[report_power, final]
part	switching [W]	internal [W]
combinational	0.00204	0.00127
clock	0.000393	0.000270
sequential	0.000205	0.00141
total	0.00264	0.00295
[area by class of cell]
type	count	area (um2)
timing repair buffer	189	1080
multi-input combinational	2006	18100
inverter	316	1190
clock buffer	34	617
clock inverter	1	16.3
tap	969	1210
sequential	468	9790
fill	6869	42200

## Task details
Transcribe all of the data, keeping every line identical.

## Task response
[report_power, final]
part	switching [W]	internal [W]
combinational	0.00204	0.00127
clock	0.000393	0.000270
sequential	0.000205	0.00141
total	0.00264	0.00295
[area by class of cell]
type	count	area (um2)
timing repair buffer	189	1080
multi-input combinational	2006	18100
inverter	316	1190
clock buffer	34	617
clock inverter	1	16.3
tap	969	1210
sequential	468	9790
fill	6869	42200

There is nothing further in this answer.